South Korea Gray Eagle STOL JV
Use this to quickly assess program maturity and supplier depth.
The South Korea Gray Eagle STOL JV is a joint venture between General Atomics Aeronautical Systems, Inc. (GA-ASI) and Hanwha Aerospace to co-develop and co-produce a Short Takeoff and Landing (STOL) variant of the MQ-1C Gray Eagle medium-altitude, long-endurance (MALE) unmanned aerial system (UAS). Its purpose centers on enabling operations from austere locations like dirt roads, open fields, beaches, parking lots, semi-improved surfaces, and amphibious assault ships without runways, supporting reconnaissance, surveillance, target acquisition (RSTA), counter-UAS, strike, and manned-unmanned teaming (MUM-T) missions. The platform builds on the Mojave demonstrator, incorporating modifications such as a new engine, wings, control surfaces, landing gear, EagleEye synthetic aperture radar, increased-range AESA antenna, vision-based navigation, and SATCOM anti-jam technologies for resilience in contested environments. Work began immediately after the agreement signed on October 14, 2025, at AUSA, entering a co-development and co-production phase with a production facility in South Korea alongside GA-ASI's San Diego operations; Hanwha supplies major components like engines, landing gear, and avionics. Key milestones include Mojave's shipboard operations from ROKS Dokdo in November 2024 (first ship-to-land flight to Pohang Navy Airfield), prior unpaved runway and live-fire tests, STOL variant introduction in 2021, and scheduled first flight of the production-representative drone in 2027 with initial deliveries in 2028. As of late 2025, the current status is active co-development targeting sales to South Korea’s Ministry of National Defense, the U.S. Department of Defense, and international customers, with parallel production in the U.S. and Korea.

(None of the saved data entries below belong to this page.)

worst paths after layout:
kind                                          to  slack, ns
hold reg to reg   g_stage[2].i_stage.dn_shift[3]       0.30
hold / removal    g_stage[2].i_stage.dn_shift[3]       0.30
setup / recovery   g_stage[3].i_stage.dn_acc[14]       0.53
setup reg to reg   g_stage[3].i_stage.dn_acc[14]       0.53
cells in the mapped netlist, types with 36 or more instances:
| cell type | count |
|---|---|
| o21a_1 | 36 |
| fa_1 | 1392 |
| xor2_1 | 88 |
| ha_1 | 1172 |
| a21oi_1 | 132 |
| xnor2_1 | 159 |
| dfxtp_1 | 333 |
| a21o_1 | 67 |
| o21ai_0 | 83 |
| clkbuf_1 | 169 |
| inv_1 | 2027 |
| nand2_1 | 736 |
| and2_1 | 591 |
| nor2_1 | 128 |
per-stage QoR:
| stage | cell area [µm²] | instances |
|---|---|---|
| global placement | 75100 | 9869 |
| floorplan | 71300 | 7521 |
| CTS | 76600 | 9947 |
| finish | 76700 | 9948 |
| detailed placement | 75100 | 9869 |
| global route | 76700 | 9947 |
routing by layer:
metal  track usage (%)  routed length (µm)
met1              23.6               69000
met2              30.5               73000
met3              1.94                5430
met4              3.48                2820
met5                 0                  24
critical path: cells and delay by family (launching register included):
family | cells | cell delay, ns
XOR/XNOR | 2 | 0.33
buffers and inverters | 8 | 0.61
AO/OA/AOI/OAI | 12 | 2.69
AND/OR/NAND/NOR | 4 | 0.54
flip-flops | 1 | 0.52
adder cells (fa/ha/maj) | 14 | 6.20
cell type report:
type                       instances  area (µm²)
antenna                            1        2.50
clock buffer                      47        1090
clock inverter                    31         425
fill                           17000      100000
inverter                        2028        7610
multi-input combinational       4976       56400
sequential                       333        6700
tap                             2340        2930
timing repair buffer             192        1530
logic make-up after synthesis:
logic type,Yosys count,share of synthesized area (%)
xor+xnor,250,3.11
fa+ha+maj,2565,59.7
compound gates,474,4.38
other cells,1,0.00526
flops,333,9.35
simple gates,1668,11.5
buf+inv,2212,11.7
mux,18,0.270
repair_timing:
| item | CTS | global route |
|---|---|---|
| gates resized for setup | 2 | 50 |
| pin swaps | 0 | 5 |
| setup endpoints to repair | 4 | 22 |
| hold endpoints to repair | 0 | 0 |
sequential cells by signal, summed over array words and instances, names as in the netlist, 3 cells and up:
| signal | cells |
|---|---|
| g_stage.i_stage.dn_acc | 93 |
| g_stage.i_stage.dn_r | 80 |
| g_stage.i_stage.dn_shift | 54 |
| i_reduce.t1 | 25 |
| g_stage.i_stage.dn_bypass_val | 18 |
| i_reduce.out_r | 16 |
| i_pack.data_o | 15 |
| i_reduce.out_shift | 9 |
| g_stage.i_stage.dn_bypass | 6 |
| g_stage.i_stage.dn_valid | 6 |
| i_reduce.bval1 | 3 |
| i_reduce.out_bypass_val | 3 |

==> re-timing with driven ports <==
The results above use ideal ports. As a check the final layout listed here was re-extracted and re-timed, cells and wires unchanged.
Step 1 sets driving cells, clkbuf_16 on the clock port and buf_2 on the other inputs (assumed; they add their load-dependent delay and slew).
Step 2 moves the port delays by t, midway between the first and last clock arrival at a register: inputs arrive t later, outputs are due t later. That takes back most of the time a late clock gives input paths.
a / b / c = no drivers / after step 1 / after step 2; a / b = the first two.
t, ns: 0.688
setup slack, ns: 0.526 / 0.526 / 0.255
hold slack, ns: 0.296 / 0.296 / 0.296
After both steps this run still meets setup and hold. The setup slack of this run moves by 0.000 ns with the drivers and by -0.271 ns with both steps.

Its strategic significance enhances U.S.-South Korea defense cooperation by providing runway-independent UAS for distributed operations, rapid C-130 deployment (operational in 1.5 hours), and integration with assets like AH-64E Apaches, especially vital against North Korean threats where it can penetrate air defenses, relay data, and operate from Dokdo-class ships or unconventional land sites for survivability and surprise. This local production boosts South Korea's appeal for its forces while positioning the drone for global export amid peer conflicts.